WHAT IS BEING ASKED – An exact transcription of the data below, complete and unaltered, is the expected answer.

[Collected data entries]

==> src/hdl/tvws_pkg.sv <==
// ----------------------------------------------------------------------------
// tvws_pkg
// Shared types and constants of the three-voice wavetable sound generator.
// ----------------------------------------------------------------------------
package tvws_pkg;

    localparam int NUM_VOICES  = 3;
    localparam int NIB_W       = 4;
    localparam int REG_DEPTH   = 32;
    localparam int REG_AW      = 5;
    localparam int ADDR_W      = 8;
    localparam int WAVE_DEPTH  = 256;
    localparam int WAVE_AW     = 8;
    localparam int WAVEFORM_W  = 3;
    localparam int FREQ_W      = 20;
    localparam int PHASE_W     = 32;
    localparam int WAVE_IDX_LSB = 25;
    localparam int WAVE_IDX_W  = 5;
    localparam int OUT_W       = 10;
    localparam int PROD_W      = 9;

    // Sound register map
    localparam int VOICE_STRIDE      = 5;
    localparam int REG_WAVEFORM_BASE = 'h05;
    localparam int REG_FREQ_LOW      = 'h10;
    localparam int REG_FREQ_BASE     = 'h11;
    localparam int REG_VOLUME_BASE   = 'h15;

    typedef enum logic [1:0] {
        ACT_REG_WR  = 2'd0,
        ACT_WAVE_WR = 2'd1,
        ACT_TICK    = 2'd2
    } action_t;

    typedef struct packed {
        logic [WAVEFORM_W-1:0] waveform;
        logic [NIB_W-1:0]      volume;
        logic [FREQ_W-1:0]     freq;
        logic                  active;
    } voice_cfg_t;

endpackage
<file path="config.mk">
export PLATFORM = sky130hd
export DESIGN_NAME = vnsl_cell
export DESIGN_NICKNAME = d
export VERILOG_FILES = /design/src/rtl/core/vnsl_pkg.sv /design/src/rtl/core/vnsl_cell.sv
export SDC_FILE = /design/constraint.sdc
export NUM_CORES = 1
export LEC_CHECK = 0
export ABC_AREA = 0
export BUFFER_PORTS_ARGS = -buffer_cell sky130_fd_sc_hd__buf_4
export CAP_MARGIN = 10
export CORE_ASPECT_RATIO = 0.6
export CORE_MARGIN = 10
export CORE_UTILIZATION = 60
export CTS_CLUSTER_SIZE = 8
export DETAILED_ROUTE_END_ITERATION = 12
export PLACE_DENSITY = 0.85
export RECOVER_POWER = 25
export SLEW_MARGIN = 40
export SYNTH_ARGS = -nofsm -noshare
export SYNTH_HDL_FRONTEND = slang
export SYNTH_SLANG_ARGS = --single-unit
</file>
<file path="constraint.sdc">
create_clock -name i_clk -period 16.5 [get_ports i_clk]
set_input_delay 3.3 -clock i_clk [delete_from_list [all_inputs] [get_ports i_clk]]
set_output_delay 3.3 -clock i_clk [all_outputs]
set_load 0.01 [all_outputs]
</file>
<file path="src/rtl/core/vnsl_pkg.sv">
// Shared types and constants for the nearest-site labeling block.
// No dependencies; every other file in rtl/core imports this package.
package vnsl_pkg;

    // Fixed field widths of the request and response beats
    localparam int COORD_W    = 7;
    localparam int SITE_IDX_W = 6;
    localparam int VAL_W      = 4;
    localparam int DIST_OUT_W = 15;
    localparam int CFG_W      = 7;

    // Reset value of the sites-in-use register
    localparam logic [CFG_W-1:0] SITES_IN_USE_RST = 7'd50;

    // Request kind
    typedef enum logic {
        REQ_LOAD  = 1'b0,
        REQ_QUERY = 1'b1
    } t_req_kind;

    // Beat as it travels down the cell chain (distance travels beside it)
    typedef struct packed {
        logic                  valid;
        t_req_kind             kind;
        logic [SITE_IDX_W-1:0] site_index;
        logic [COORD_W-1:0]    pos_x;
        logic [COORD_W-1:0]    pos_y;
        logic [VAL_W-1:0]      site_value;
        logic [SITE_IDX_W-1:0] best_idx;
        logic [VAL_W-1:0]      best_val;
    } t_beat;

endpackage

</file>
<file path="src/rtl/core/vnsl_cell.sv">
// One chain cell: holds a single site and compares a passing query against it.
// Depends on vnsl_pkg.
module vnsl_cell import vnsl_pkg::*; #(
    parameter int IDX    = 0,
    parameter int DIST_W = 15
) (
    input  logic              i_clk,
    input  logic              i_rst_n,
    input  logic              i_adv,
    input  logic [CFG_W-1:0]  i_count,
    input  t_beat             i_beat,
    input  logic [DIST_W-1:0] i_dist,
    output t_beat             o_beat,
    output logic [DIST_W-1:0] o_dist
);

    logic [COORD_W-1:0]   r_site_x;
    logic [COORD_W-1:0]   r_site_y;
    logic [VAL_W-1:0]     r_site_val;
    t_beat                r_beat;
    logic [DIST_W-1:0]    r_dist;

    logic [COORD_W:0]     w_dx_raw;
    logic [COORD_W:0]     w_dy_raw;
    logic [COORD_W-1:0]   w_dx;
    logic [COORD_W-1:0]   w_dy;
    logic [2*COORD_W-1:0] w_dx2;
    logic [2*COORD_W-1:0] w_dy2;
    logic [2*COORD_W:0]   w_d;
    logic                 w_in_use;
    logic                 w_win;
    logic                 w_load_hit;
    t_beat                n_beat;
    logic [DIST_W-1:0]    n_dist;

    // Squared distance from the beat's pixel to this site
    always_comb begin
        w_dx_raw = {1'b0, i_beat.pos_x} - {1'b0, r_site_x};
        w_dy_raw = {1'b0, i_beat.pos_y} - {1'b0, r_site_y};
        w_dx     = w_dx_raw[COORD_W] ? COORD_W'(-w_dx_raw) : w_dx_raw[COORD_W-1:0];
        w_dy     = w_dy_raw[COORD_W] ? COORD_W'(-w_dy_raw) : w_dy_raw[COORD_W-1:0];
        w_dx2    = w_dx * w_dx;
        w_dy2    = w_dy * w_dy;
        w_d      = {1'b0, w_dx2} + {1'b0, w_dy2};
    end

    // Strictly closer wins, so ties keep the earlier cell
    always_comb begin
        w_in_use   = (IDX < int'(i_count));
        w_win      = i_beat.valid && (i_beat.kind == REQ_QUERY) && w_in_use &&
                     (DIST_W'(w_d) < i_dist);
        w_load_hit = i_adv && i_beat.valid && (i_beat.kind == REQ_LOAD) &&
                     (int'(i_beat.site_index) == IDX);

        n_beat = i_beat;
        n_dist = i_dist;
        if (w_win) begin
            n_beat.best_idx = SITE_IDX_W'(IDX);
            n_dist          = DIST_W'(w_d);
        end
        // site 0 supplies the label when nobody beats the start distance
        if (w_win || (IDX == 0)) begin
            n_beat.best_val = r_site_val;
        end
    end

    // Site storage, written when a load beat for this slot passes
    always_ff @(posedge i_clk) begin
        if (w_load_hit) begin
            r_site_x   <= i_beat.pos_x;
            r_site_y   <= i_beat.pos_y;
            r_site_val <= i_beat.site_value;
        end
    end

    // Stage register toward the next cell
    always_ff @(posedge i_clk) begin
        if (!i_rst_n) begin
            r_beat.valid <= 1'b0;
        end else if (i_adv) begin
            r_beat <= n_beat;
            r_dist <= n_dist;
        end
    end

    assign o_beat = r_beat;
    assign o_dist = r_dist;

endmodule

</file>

ANSWER –
==> src/hdl/tvws_pkg.sv <==
// ----------------------------------------------------------------------------
// tvws_pkg
// Shared types and constants of the three-voice wavetable sound generator.
// ----------------------------------------------------------------------------
package tvws_pkg;

    localparam int NUM_VOICES  = 3;
    localparam int NIB_W       = 4;
    localparam int REG_DEPTH   = 32;
    localparam int REG_AW      = 5;
    localparam int ADDR_W      = 8;
    localparam int WAVE_DEPTH  = 256;
    localparam int WAVE_AW     = 8;
    localparam int WAVEFORM_W  = 3;
    localparam int FREQ_W      = 20;
    localparam int PHASE_W     = 32;
    localparam int WAVE_IDX_LSB = 25;
    localparam int WAVE_IDX_W  = 5;
    localparam int OUT_W       = 10;
    localparam int PROD_W      = 9;

    // Sound register map
    localparam int VOICE_STRIDE      = 5;
    localparam int REG_WAVEFORM_BASE = 'h05;
    localparam int REG_FREQ_LOW      = 'h10;
    localparam int REG_FREQ_BASE     = 'h11;
    localparam int REG_VOLUME_BASE   = 'h15;

    typedef enum logic [1:0] {
        ACT_REG_WR  = 2'd0,
        ACT_WAVE_WR = 2'd1,
        ACT_TICK    = 2'd2
    } action_t;

    typedef struct packed {
        logic [WAVEFORM_W-1:0] waveform;
        logic [NIB_W-1:0]      volume;
        logic [FREQ_W-1:0]     freq;
        logic                  active;
    } voice_cfg_t;

endpackage
<file path="config.mk">
export PLATFORM = sky130hd
export DESIGN_NAME = vnsl_cell
export DESIGN_NICKNAME = d
export VERILOG_FILES = /design/src/rtl/core/vnsl_pkg.sv /design/src/rtl/core/vnsl_cell.sv
export SDC_FILE = /design/constraint.sdc
export NUM_CORES = 1
export LEC_CHECK = 0
export ABC_AREA = 0
export BUFFER_PORTS_ARGS = -buffer_cell sky130_fd_sc_hd__buf_4
export CAP_MARGIN = 10
export CORE_ASPECT_RATIO = 0.6
export CORE_MARGIN = 10
export CORE_UTILIZATION = 60
export CTS_CLUSTER_SIZE = 8
export DETAILED_ROUTE_END_ITERATION = 12
export PLACE_DENSITY = 0.85
export RECOVER_POWER = 25
export SLEW_MARGIN = 40
export SYNTH_ARGS = -nofsm -noshare
export SYNTH_HDL_FRONTEND = slang
export SYNTH_SLANG_ARGS = --single-unit
</file>
<file path="constraint.sdc">
create_clock -name i_clk -period 16.5 [get_ports i_clk]
set_input_delay 3.3 -clock i_clk [delete_from_list [all_inputs] [get_ports i_clk]]
set_output_delay 3.3 -clock i_clk [all_outputs]
set_load 0.01 [all_outputs]
</file>
<file path="src/rtl/core/vnsl_pkg.sv">
// Shared types and constants for the nearest-site labeling block.
// No dependencies; every other file in rtl/core imports this package.
package vnsl_pkg;

    // Fixed field widths of the request and response beats
    localparam int COORD_W    = 7;
    localparam int SITE_IDX_W = 6;
    localparam int VAL_W      = 4;
    localparam int DIST_OUT_W = 15;
    localparam int CFG_W      = 7;

    // Reset value of the sites-in-use register
    localparam logic [CFG_W-1:0] SITES_IN_USE_RST = 7'd50;

    // Request kind
    typedef enum logic {
        REQ_LOAD  = 1'b0,
        REQ_QUERY = 1'b1
    } t_req_kind;

    // Beat as it travels down the cell chain (distance travels beside it)
    typedef struct packed {
        logic                  valid;
        t_req_kind             kind;
        logic [SITE_IDX_W-1:0] site_index;
        logic [COORD_W-1:0]    pos_x;
        logic [COORD_W-1:0]    pos_y;
        logic [VAL_W-1:0]      site_value;
        logic [SITE_IDX_W-1:0] best_idx;
        logic [VAL_W-1:0]      best_val;
    } t_beat;

endpackage

</file>
<file path="src/rtl/core/vnsl_cell.sv">
// One chain cell: holds a single site and compares a passing query against it.
// Depends on vnsl_pkg.
module vnsl_cell import vnsl_pkg::*; #(
    parameter int IDX    = 0,
    parameter int DIST_W = 15
) (
    input  logic              i_clk,
    input  logic              i_rst_n,
    input  logic              i_adv,
    input  logic [CFG_W-1:0]  i_count,
    input  t_beat             i_beat,
    input  logic [DIST_W-1:0] i_dist,
    output t_beat             o_beat,
    output logic [DIST_W-1:0] o_dist
);

    logic [COORD_W-1:0]   r_site_x;
    logic [COORD_W-1:0]   r_site_y;
    logic [VAL_W-1:0]     r_site_val;
    t_beat                r_beat;
    logic [DIST_W-1:0]    r_dist;

    logic [COORD_W:0]     w_dx_raw;
    logic [COORD_W:0]     w_dy_raw;
    logic [COORD_W-1:0]   w_dx;
    logic [COORD_W-1:0]   w_dy;
    logic [2*COORD_W-1:0] w_dx2;
    logic [2*COORD_W-1:0] w_dy2;
    logic [2*COORD_W:0]   w_d;
    logic                 w_in_use;
    logic                 w_win;
    logic                 w_load_hit;
    t_beat                n_beat;
    logic [DIST_W-1:0]    n_dist;

    // Squared distance from the beat's pixel to this site
    always_comb begin
        w_dx_raw = {1'b0, i_beat.pos_x} - {1'b0, r_site_x};
        w_dy_raw = {1'b0, i_beat.pos_y} - {1'b0, r_site_y};
        w_dx     = w_dx_raw[COORD_W] ? COORD_W'(-w_dx_raw) : w_dx_raw[COORD_W-1:0];
        w_dy     = w_dy_raw[COORD_W] ? COORD_W'(-w_dy_raw) : w_dy_raw[COORD_W-1:0];
        w_dx2    = w_dx * w_dx;
        w_dy2    = w_dy * w_dy;
        w_d      = {1'b0, w_dx2} + {1'b0, w_dy2};
    end

    // Strictly closer wins, so ties keep the earlier cell
    always_comb begin
        w_in_use   = (IDX < int'(i_count));
        w_win      = i_beat.valid && (i_beat.kind == REQ_QUERY) && w_in_use &&
                     (DIST_W'(w_d) < i_dist);
        w_load_hit = i_adv && i_beat.valid && (i_beat.kind == REQ_LOAD) &&
                     (int'(i_beat.site_index) == IDX);

        n_beat = i_beat;
        n_dist = i_dist;
        if (w_win) begin
            n_beat.best_idx = SITE_IDX_W'(IDX);
            n_dist          = DIST_W'(w_d);
        end
        // site 0 supplies the label when nobody beats the start distance
        if (w_win || (IDX == 0)) begin
            n_beat.best_val = r_site_val;
        end
    end

    // Site storage, written when a load beat for this slot passes
    always_ff @(posedge i_clk) begin
        if (w_load_hit) begin
            r_site_x   <= i_beat.pos_x;
            r_site_y   <= i_beat.pos_y;
            r_site_val <= i_beat.site_value;
        end
    end

    // Stage register toward the next cell
    always_ff @(posedge i_clk) begin
        if (!i_rst_n) begin
            r_beat.valid <= 1'b0;
        end else if (i_adv) begin
            r_beat <= n_beat;
            r_dist <= n_dist;
        end
    end

    assign o_beat = r_beat;
    assign o_dist = r_dist;

endmodule

</file>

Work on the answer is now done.